De directeur heeft het tegenover de beklagrechter ingenomen standpunt in beroep als volgt toegelicht. Een locatiegebod of –verbod is alleen te controleren met behulp van elektronische controle. Klager heeft een lange tijd in detentie doorgebracht en
heeft een zeer ernstig delict begaan. Het is noodzakelijk dat zijn terugkeer in de maatschappij geleidelijk en met zorg gebeurt en om die reden zijn aan klager voorwaarden opgelegd. Het reclasseringsrapport en advies van de politie ondersteunen deze
overweging. De directeur is verantwoordelijk voor een goedlopend verlof. In maart 2017 is klagers situatie nogmaals besproken binnen de vrijhedencommissie en is beslist om het locatiegebod te handhaven. Klager heeft begeleiding en controle nodig. Dit
blijkt ook uit een rapport van 10 april 2017. Op 8 april 2017 is klager te laat op zijn verlofadres verschenen. Als reden daarvoor voert klager aan dat de enkelband niet goed was opgeladen. De reclassering echter heeft geen storingen geconstateerd aan
de enkelband of het GPS signaal, en heeft achteraf vastgesteld dat klager in de tussentijd twee (andere) adressen had bezocht.

3. De beoordeling
Uit de onderliggende stukken, onder meer uit het klaagschrift van 27 oktober 2016, maakt de beroepscommissie op dat het beklag is gericht tegen de bijzondere voorwaarden die zijn verbonden aan de verloven gedurende klagers verblijf in een zeer beperkt
beveiligde inrichting (z.b.b.i.). De directeur heeft de bestreden beslissing onder meer gebaseerd op een reclasseringsadvies van 30 augustus 2016. Hierin heeft de reclassering geadviseerd om klager in aanmerking te laten komen voor plaatsing in een
z.b.b.i. en daarbij te starten met een enkelband voor een bepaalde periode tijdens de weekendverloven.

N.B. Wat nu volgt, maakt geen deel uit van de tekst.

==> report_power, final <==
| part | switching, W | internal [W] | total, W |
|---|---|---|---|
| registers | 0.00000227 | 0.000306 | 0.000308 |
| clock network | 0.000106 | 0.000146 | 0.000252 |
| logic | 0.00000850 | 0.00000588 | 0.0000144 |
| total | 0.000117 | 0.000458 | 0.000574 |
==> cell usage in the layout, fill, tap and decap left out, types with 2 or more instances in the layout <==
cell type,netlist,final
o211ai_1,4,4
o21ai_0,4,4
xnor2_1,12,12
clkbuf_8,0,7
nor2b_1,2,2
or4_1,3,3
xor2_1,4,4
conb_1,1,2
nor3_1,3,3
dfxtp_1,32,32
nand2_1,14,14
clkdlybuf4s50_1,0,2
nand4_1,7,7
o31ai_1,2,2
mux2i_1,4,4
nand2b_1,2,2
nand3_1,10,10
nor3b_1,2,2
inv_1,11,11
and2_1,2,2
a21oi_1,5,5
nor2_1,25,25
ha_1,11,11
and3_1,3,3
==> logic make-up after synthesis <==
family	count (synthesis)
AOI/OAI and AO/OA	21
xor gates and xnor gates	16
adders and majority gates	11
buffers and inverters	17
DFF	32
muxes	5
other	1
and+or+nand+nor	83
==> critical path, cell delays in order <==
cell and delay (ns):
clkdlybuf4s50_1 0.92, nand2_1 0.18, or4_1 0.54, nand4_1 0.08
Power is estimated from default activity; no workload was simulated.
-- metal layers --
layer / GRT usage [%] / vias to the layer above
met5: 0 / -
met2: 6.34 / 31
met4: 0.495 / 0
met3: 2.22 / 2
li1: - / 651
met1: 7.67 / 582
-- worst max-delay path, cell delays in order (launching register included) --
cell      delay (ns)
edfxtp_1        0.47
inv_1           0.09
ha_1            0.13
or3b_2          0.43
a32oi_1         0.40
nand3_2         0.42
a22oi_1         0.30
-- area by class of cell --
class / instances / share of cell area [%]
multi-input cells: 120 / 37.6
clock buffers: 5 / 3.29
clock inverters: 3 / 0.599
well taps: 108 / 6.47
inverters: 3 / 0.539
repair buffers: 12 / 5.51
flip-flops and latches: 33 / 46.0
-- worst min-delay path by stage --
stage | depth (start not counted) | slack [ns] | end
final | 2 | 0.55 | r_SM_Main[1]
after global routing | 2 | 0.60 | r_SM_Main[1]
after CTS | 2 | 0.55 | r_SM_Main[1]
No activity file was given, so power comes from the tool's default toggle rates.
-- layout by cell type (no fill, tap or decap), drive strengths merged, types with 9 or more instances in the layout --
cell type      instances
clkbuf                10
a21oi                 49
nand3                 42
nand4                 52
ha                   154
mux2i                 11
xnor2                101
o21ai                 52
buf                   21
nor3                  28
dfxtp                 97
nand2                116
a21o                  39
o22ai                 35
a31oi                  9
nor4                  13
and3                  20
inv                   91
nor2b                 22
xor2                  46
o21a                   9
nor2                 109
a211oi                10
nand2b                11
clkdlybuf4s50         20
$ cat flow/run.sh
#!/bin/bash
# OpenROAD 26Q1-2900-gdf79404cd8, Yosys 0.63+post, stock flow scripts
make -C /OpenROAD-flow-scripts/flow DESIGN_CONFIG=/design/flow/config.mk WORK_HOME=/design/flow/orfs finish
$ cat flow/config.mk
export PLATFORM = sky130hd
export DESIGN_NAME = regfile
export DESIGN_NICKNAME = regfile
export VERILOG_FILES = /design/flow/design.v
export SDC_FILE = /design/flow/constraint.sdc
export NUM_CORES = 4
export LEC_CHECK = 1
export CORE_UTILIZATION = 40
$ cat flow/constraint.sdc
current_design regfile

set clk_period 3.7
set clk_io_pct 0.2

create_clock -name clk0 -period $clk_period [get_ports {clk}]

set non_clock_inputs [all_inputs -no_clocks]
set_input_delay [expr $clk_period * $clk_io_pct] -clock clk0 $non_clock_inputs
set_output_delay [expr $clk_period * $clk_io_pct] -clock clk0 [all_outputs]
--- flow/config.mk ---
export PLATFORM = sky130hd
export DESIGN_NAME = CSKA_64_bit
export DESIGN_NICKNAME = CSKA_64_bit
export VERILOG_FILES = /design/flow/design.v
export SDC_FILE = /design/flow/constraint.sdc
export NUM_CORES = 4
export LEC_CHECK = 1
export CORE_UTILIZATION = 50
--- flow/constraint.sdc ---
current_design CSKA_64_bit

set clk_period 37.7
set clk_io_pct 0.2

create_clock -name clk0 -period $clk_period [get_ports {clk}]

set non_clock_inputs [all_inputs -no_clocks]
set_input_delay [expr $clk_period * $clk_io_pct] -clock clk0 $non_clock_inputs
set_output_delay [expr $clk_period * $clk_io_pct] -clock clk0 [all_outputs]
--- flow/design.v ---
module CSKA_64_bit (a,b,cin,sum_r,cout_r,clk,rst);
input [63:0] a,b;
input cin;
output reg [63:0] sum_r;
output reg cout_r;
input clk,rst;
wire [63:0]sum;
wire cout;
reg cin_r;
wire [2:0]bit_carry;
CSKA_16bit u0 (a[15:0],b[15:0],cin_r,sum[15:0],bit_carry[0]);
CSKA_16bit u1 (a[31:16],b[31:16],bit_carry[0],sum[31:16],bit_carry[1]);
CSKA_16bit u2 (a[47:32],b[47:32],bit_carry[1],sum[47:32],bit_carry[2]);
CSKA_16bit u3 (a[63:48],b[63:48],bit_carry[2],sum[63:48],cout);
always @(posedge clk) begin
    if(rst) begin
       sum_r<=0;
       cout_r<=0;
       cin_r<=0;
   end
    else begin
      sum_r<=sum;
      cin_r<=cin;
      cout_r<=cout;
end
end
endmodule
module CSKA_16bit (a,b,cin,sum,cout);
input [15:0] a,b;
input cin;
output [15:0] sum;
output cout;
wire [2:0]bit_carry;
Carry_skip_adder u0 (a[3:0],b[3:0],cin,sum[3:0],bit_carry[0]);
Carry_skip_adder u1 (a[7:4],b[7:4],bit_carry[0],sum[7:4],bit_carry[1]);
Carry_skip_adder u2 (a[11:8],b[11:8],bit_carry[1],sum[11:8],bit_carry[2]);
Carry_skip_adder u3 (a[15:12],b[15:12],bit_carry[2],sum[15:12],cout);
endmodule
module Carry_skip_adder (a,b,cin,sum,cout);
input [3:0] a,b;
input cin;
output [3:0] sum;
output cout;
wire c3;
wire bp;
RCA_4_BIT u0 (a,b,cin,sum,c3);
pg_gen_4_bit u1 (a,b,bp);
mux u2 (cin,c3,bp,cout);
endmodule
module RCA_4_BIT (a,b,cin,sum,cout);
input [3:0] a,b;
input cin;
output [3:0] sum;
output cout;
wire [2:0] bit_carry;
FA u0 (a[0],b[0],cin,sum[0],bit_carry[0]);
FA u1 (a[1],b[1],bit_carry[0],sum[1],bit_carry[1]);
FA u2 (a[2],b[2],bit_carry[1],sum[2],bit_carry[2]);
FA u3 (a[3],b[3],bit_carry[2],sum[3],cout);
endmodule
module FA (a,b,cin,sum,cout);
input a,b,cin;
output sum,cout;
wire p,g;
pg_gen_bit u0 (a,b,p,g);
assign sum=p^cin;
assign cout=g|(p&cin);
endmodule
module pg_gen_bit (a,b,p,g);
input a,b;
output p,g ;
assign p=a^b ;
assign g=a&b;
endmodule
module pg_gen_4_bit (a,b,bp);
input [3:0] a,b;
output bp;
wire [3:0]p;
assign p=a^b;
assign bp=p[0]&p[1]&p[2]&p[3];
endmodule
module mux (a,b,sel,out);
input a,b,sel;
output out;
assign out=sel?a:b;
endmodule
--- flow/run.sh ---
#!/bin/bash
# OpenROAD 26Q1-2900-gdf79404cd8, Yosys 0.63+post, stock flow scripts
make -C /OpenROAD-flow-scripts/flow DESIGN_CONFIG=/design/flow/config.mk WORK_HOME=/design/flow/orfs finish
==> results.yml <==
# yosys + openroad results
final_timing:
  setup_viol: 0
  tightest_slew_ns: 0.707
  relSlewSlack: 0.528
  finalSetupTns_ns: 0
  max_freq_mhz: 27.5
  setup_ws_ns: 1.29
  period_used_share: 0.966
  finalClockSkew_ns: 0.00725
  fin_crit_ns: 36.41
  hold_viol: 0
  slew_violations: 0
power:
  powerDensity_nw_per_um2: 31.7
  clkPwrFrac: 0.278
  p_leak_nw: 2.72
  swShare: 0.252
  intPower_w: 0.000157
  comb_power_share: 0.331
  peakVddDrop_uv: 19.5
  p_seq_frac: 0.392
  power.switching_w: 0.0000529
synthesis:
  syn_inst: 346
  synthArstFlopShare: 0
  synth-edff-count: 0
  postSynthAreaPerCell_um2: 12.4
  logic_family: "adder cells"
  yosysWarnings: 1
  xor_share: 0
  mux_area_frac: 0.00525
  synth_seq_share: 0.308
  numSynthFlops: 66
  syn_area_um2: 4290
  synth-main-ff-cell: "dfxtp_1"
  yosys_cells: 346
  synthAoiAreaFrac: 0.0295
  yosys_area_um2: 4290
  yosysUniqueCellTypes: 29
  synth-adder-area-share: 0.485
  simple_gate_share: 0.159
run_status:
  status: "completed"
setup_path:
  max_stage_delay_ns: 0.44
  critPathSlowestCell: "clkdlybuf4s50_1"
  critical_path_class: "in -> reg"
  cpMostUsedCell: "fa_1"
  worstPathArrival_ns: 36.68
  crit_required_ns: 37.97
  cp-start-kind: "input port"
  cp_max_fo: 3
  cp-end-kind: "flop"
die:
  initCoreUtil: 0.519
  die_w_um: 94.6
  core_um2: 8260
  io_pins: 196
  die_height_um: 94.6
  num_rows: 33
  dieArea_um2: 8950
drt:
  antenna_cells: 0
  vias: 3128
  drt-initial-drc-count: 91
  wl_mm: 9.58
  drtPass1Iterations: 4
  wl_per_cell_um: 14.5
  ant_nets: 0
  drc: 0
  vias_per_cell: 4.75
cells_and_area:
  drive_gt1_frac: 0.0668
  syn2layout_area_growth_pct: 54.1
  finalInstanceArea_um2: 6610
clock_network:
  worst_skew_pair.late_latency_ns: 0.33
  cts_tree: "yes"
  clock_sinks: 66
  path_clk_slew_ns: 0.07
  cts_buffer_depth: 2
  htreeDepth: 3
  cts_root_buffer: "clkbuf_8"
  cts_buffers: 9
  hold_buffers: 0
grt:
  met1_usage: 0.352
  busiest_layer: "met2"
  grt_use_total: 0.241
  antenna_found_initial: 0
  met3_usage: 0.105
  grt_max_degree: 68
  grt_use_met2: 0.366
  grt_pass1_vias: 3309
  grt_pass1_wl_mm: 15.5
  overflow: 0
place:
  portBuffers: 195
  postPlaceCellArea_um2: 6350
  post-place-ws_ns: 0.442
  post-dp-hpwl_mm: 8.07
  gp_congestion: 0.878
run:
  maxCapViolations: 0
  tool_warnings: 90
min_path:
  hold_path_class: "reg -> reg"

Dit vanwege de ernst van het delict en het feit dat klager inmiddels tien jaar heeft doorgebracht in een gesloten regime zonder vrijheden. Een
gecontroleerde, geleidelijke terugkeer in de maatschappij verdient de voorkeur. De reclassering heeft voorts geadviseerd klager in aansluiting op het verblijf in de z.b.b.i. in aanmerking te laten komen voor een penitentiair programma. In het kader
daarvan heeft de reclassering geadviseerd tot de bijzondere voorwaarden van een meldplicht, een locatiegebod op vastgestelde tijden voor klagers verblijfsadres en een contactverbod ten aanzien van de nabestaanden. De selectiefunctionaris heeft in de
selectiebeslissing van 19 oktober 2016 tot plaatsing van klager in een z.b.b.i. de directeur geadviseerd tot het opleggen van een locatiegebod op het verblijfadres te Enkhuizen van 22.00 uur tot 07.00 uur en een contactverbod ten aanzien van de
nabestaanden en relaties van het slachtoffer, gecontroleerd middels elektronische controle. Bij beslissing van 12 december 2016 heeft de directeur deze (bijzondere) voorwaarden aan klager opgelegd. Ter nadere onderbouwing heeft de directeur onder meer
verwezen naar het reclasseringsadvies.
Gelet op het vorengaande is de beroepscommissie van oordeel dat de bestreden beslissing niet als onredelijk of onbillijk kan worden aangemerkt. Het beroep zal derhalve ongegrond worden verklaard.

4. De uitspraak
De beroepscommissie verklaart het beroep ongegrond en bevestigt de uitspraak van de beklagcommissie met wijziging van de gronden.

Aldus gegeven door de beroepscommissie voornoemd, bestaande uit mr. C.M. van der Bas, voorzitter, R.S.T. van Rossem-Broos en J. Schagen MA, leden, in tegenwoordigheid van
mr. S. Blankenspoor, secretaris, op 4 mei 2017.